Monday, 17 February 2014

Is it really that time already?



picture from here

The chemo trial I’m on calls for CT scans every twelve weeks to check how/if the swamp juice (TDM1 in my case) is working.  That’s fine by me.  I’d much rather run the risks inherent in regular bursts of radiation from the CT scanner than not know what is going on with my insides.  But it seems only five minutes ago that I was last scanned and bleating away about scanixety (the horrible waiting to hear what the scan has found).  But here I am again in scary land.  I celebrated my two year cancerversary last week (two years since diagnosis) with a CT scan.  Some time ago I was told that the average life expectancy for someone diagnosed with spread to another organ (lungs in my case) was two to three years.  So you can see why I am chewing my finger nails waiting to see the oncologist in two days time to find out the latest.

While I try to remain optimistic the fact is that at some point the chemo will stop working.  That’s the deal for those of us with secondary (aka metastatic) breast cancer.  If we’re lucky there’ll be another chemo or hormonal treatment that will hold things at bay for a bit but eventually we run out of options and the cancer comes out on top.  So, for now, I’m hoping and praying that my current chemo is continuing to give the cancer a bloody good slapping, and meanwhile the boffins in research labs develop more treatments or, dare I say it, even a cure.
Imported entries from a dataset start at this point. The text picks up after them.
## job 3950
==> flow/design.v (excerpt) <==
module miniRV (
    input   wire                clk,
    input   wire                rst,
    input   wire[31:0]      inst_i,
    input   wire[31:0]      mem_rdata_i,
    output  wire[13:0]   inst_addr_o,
    output  wire[15:0]          mem_addr_o,
    output  wire                mem_wen_o,
    output  wire[31:0]      mem_wdata_o,
    output          debug_wb_have_inst,    
    output [31:0]   debug_wb_pc,           
    output          debug_wb_ena,          
    output [4:0]    debug_wb_reg,          
    output [31:0]   debug_wb_value         
);
wire                pc_sel_i;
wire                id_pc_sel_o;
wire[15:0]          pc_br_addr_i;
wire[15:0]  pc_pc_o;
wire[15:0]  pc_pc4_o;
assign inst_addr_o = pc_pc_o[15:2];
wire[15:0]          ifid_pc_o;
wire[15:0]          ifid_pc4_o;
wire[31:0]      ifid_inst_o;
wire                idex_inst_valid_i;
wire[31:0]      idex_op1_i;
wire[31:0]      idex_op2_i;
wire[1:0]           idex_alu_sel_i;
wire[3:0]           idex_alu_op_i;
wire                idex_reg_wen_i;
wire[4:0]   idex_reg_waddr_i;
wire[1:0]           idex_wb_sel_i;
wire                idex_mem_wen_i;
wire[31:0]      idex_mem_wdata_i;
wire[31:0]      idex_op1_o;
wire[31:0]      idex_op2_o;
  ...
For scale: roughly 5300 cells after synthesis, roughly 1400 flip-flops, ~200 I/O pins, ~75000 um^2 of cells after synthesis.
make LEC_CHECK=0 ABC_AREA=0 CAP_MARGIN=0 CORE_MARGIN=2 CORE_UTILIZATION=72 CTS_CLUSTER_DIAMETER=118 CTS_CLUSTER_SIZE=58 GPL_ROUTABILITY_DRIVEN=1 GPL_TIMING_DRIVEN=1 PLACE_DENSITY=0.66 SETUP_SLACK_MARGIN=0.99 SLEW_MARGIN=20 finish   # period 6.87 ns
run.sh (not shown) runs the stock make flow with config.mk's settings and CLKGATE_MAP_FILE=.
Job 3950 did not run to completion, as it errored out during global routing (5_1_grt).
## RandomNumberGenerator
module RandomNumberGenerator(clk, rst, load, key_x, seed_r, seed_g, seed_b, Rout, Gout, Bout, Key_ready);
Size: about 1,700 cells after synthesis, roughly 140 flip-flops, roughly 92 I/O pins, roughly 14,000 um2 of cells after synthesis.
clock: 4.91 ns
lec_check: 0
abc_area: 1
cap_margin: 20
cell_pad_in_sites_detail_placement: 0
cell_pad_in_sites_global_placement: 1
core_aspect_ratio: 1.3
core_margin: 2
core_utilization: 66
cts_cluster_size: 20
gpl_routability_driven: 1
gpl_timing_driven: 0
max_routing_layer: met5
min_routing_layer: met2
place_density: 0.74
setup_slack_margin: 1.33
slew_margin: 20
tns_end_percent: 55
run.sh (not shown) runs the stock make flow with config.mk's settings and CLKGATE_MAP_FILE=.
The first run ended with an error in global placement on GPL-0301.
Next try:
Settings changed: ABC_AREA 1 to not set, CELL_PAD_IN_SITES_DETAIL_PLACEMENT 0 to not set, CELL_PAD_IN_SITES_GLOBAL_PLACEMENT 1 to not set, CORE_ASPECT_RATIO 1.3 to not set, CORE_UTILIZATION 66 to 40, CTS_CLUSTER_SIZE 20 to not set, GPL_ROUTABILITY_DRIVEN 1 to not set, GPL_TIMING_DRIVEN 0 to not set, MAX_ROUTING_LAYER met5 to not set, MIN_ROUTING_LAYER met2 to not set, PLACE_DENSITY 0.74 to not set, SETUP_SLACK_MARGIN 1.33 to not set, TNS_END_PERCENT 55 to not set.
Clock period 4.91 ns to 6.91 ns, I/O delays scaled along.
Outcome:
- With this change the flow passed the timing, DRC and antenna checks
- synthesized cell count falls by a quarter to a third
- area after synthesis came out lower by a few percent
- die area increases by well over a third
Next try:
Settings changed: CORE_UTILIZATION 40 to 72, PLACE_DENSITY set to 0.8.
Clock period 6.91 ns to 5.94 ns, I/O delays scaled along.
=> With this change the flow completed, yet does not pass: negative setup slack; worst setup slack loses 0.70 ns; die area drops by 44%; flip-flop count does not change; worst hold slack gains 0.0037 ns; cell count drops by 6.0%.
Next try:
Settings changed: ABC_AREA set to 1, HOLD_SLACK_MARGIN set to -0.09, PLACE_DENSITY 0.8 to 0.42.
Clock period 5.94 ns to 5.46 ns, I/O delays scaled along.
The changed run completed, yet does not pass: negative setup slack. Final area rose by 12%. Worst setup slack is worse by 0.47 ns. Cell count rose by about 30%. Die area rose by 7.1%. Utilization rose by 4.0 points. Non-clock buffer count rose by 38. Routed wire length rose by about 60%.
Next try:
Settings changed: ABC_AREA 1 to not set, CORE_UTILIZATION 72 to 58, HOLD_SLACK_MARGIN -0.09 to not set, PLACE_DENSITY 0.42 to not set.
Clock period 5.46 ns to 5.03 ns, I/O delays scaled along.
Outcome: The new run completed, yet does not pass: negative setup slack; design area is lower by a few percent; core utilization is lower by 16 points; non-clock buffer count grows by 39; final cell count decreases by about a fifth.

* * *

Setup of v58:
Starting RTL as in the previous note.
## RandomNumberGenerator
module RandomNumberGenerator(clk, rst, load, key_x, seed_r, seed_g, seed_b, Rout, Gout, Bout, Key_ready);
    input wire clk;
    input wire rst;
    input wire load;                  
    input wire [15:0] key_x;          
    input wire [15:0] seed_r;         
    input wire [15:0] seed_g;
    input wire [15:0] seed_b;
    output reg [7:0] Rout;
    output reg [7:0] Gout;
    output reg [7:0] Bout;
    output reg Key_ready;
    wire Rout_bit;
    wire Gout_bit;
    wire Bout_bit;
    reg[15:0] Rlfsr;
    reg[15:0] Glfsr;
    reg[15:0] Blfsr;
    reg [2:0] bit_count;
    wire Rfeedback_lfsr;
    wire Gfeedback_lfsr;
    wire Bfeedback_lfsr;
    wire Rout_lfsr;
    wire Gout_lfsr;
    wire Bout_lfsr;
    reg signed [15:0] x; 
    reg signed [31:0] x_square; 
    reg signed [31:0] x_mult;  
    reg signed [15:0] x_next;
    wire out_chaotic;
    assign Rfeedback_lfsr = Rlfsr[15] ^ Rlfsr[13] ^ Rlfsr[12] ^ Rlfsr[10]; 
    assign Gfeedback_lfsr = Glfsr[15] ^ Glfsr[13] ^ Glfsr[12] ^ Glfsr[10]; 
    assign Bfeedback_lfsr = Blfsr[15] ^ Blfsr[13] ^ Blfsr[12] ^ Blfsr[10]; 
    assign Rout_lfsr = Rlfsr[15];
    assign Gout_lfsr = Glfsr[15];
    assign Bout_lfsr = Blfsr[15];
    assign out_chaotic = x_next[15];
    assign Rout_bit = Rout_lfsr ^ out_chaotic;
    assign Gout_bit = Gout_lfsr ^ out_chaotic;
    assign Bout_bit = Bout_lfsr ^ out_chaotic;
    always @(posedge clk or posedge rst) begin
        if (rst) begin
            Rlfsr <= 16'b0000000000000001;
            Glfsr <= 16'b0000000000000010;
            Blfsr <= 16'b0000000000000011;
            x <= 16'sh7EF0;                          
            Rout <= 8'b0;
            Gout <= 8'b0;
            Bout <= 8'b0;
            Key_ready <= 0;
            bit_count <=0;
            x_square <= 0;
            x_next <= 0;
            x_mult <= 0;
        end
        else if (load) begin
            Rlfsr <= seed_r;
            Glfsr <= seed_g;
            Blfsr <= seed_b;
            x <= key_x;
            Rout <= 8'b0;
            Gout <= 8'b0;
            Bout <= 8'b0;
            Key_ready <= 0;
            bit_count <=0;
            x_square <= 0;
            x_next <= 0;
            x_mult <= 0;
        end
        else begin
            Rlfsr <= {Rlfsr[14:0], Rfeedback_lfsr};
            Glfsr <= {Glfsr[14:0], Gfeedback_lfsr};
  ...
make LEC_CHECK=0 ABC_AREA=0 CAP_MARGIN=20 CELL_PAD_IN_SITES_DETAIL_PLACEMENT=0 CELL_PAD_IN_SITES_GLOBAL_PLACEMENT=0 CORE_ASPECT_RATIO=0.62 CORE_MARGIN=2 CORE_UTILIZATION=72 GPL_ROUTABILITY_DRIVEN=1 GPL_TIMING_DRIVEN=1 MAX_ROUTING_LAYER=met5 MIN_ROUTING_LAYER=met1 PLACE_DENSITY=0.78 SLEW_MARGIN=20 TNS_END_PERCENT=100 finish   # period 5.7 ns
Finished, but not clean: v58, with negative setup slack.
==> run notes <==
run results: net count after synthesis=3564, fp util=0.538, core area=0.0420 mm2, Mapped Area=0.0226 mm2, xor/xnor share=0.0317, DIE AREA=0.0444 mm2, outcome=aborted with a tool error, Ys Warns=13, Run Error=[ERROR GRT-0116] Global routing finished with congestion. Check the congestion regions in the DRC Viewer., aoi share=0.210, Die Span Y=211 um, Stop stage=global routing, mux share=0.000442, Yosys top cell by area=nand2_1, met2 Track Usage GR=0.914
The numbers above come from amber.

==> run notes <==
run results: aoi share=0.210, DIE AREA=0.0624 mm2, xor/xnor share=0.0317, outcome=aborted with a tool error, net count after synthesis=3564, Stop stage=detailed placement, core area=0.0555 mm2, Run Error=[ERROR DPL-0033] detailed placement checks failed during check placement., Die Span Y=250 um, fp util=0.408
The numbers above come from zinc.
While the above paragraphs sound pretty miserable (cancer is sodding miserable) I’ve actually been too busy of late to dwell on things too much.  I’ve been gadding here and there, resisting temptation and being insulted.

Gadding

I spent a couple of days in beautiful Oxford.  I love old stuff so it was just my cup of tea.  Look away now if you prefer modern architecture:






There were stacks of gargoyley things but these were favourites:

The donkey from Shrek?

The stuff of nightmares

Is it my lurid imagination or is this one poohing down a drainpipe? 

Also I spent time admiring the thoroughness of the road markings

Definitely no parking then
Resisting temptation

Sis no 1 dragged me back to Shropshire Cat Rescue but I managed not to bring any cats back home with me

even though there were cute shy ones

 
and Cyril look-a-likes
relaxed ginger poster boys

and, oh my goodness,
a sad three legged kitten in a jacket
Being insulted

I have been insulted by a complete stranger.  While I was out shopping a woman came up to me and said "ooh I do like your boots".  I smirked, lapping up the praise, only to be brought back down to earth with a bump when she added "I'd really like to know where you got them from, I've got wide feet and chunky calves too".
So that's my life at the moment, on the one hand anxiety and chunky calves but on the other poohing gargoyles and three-legged cats.  So, it's not all bad.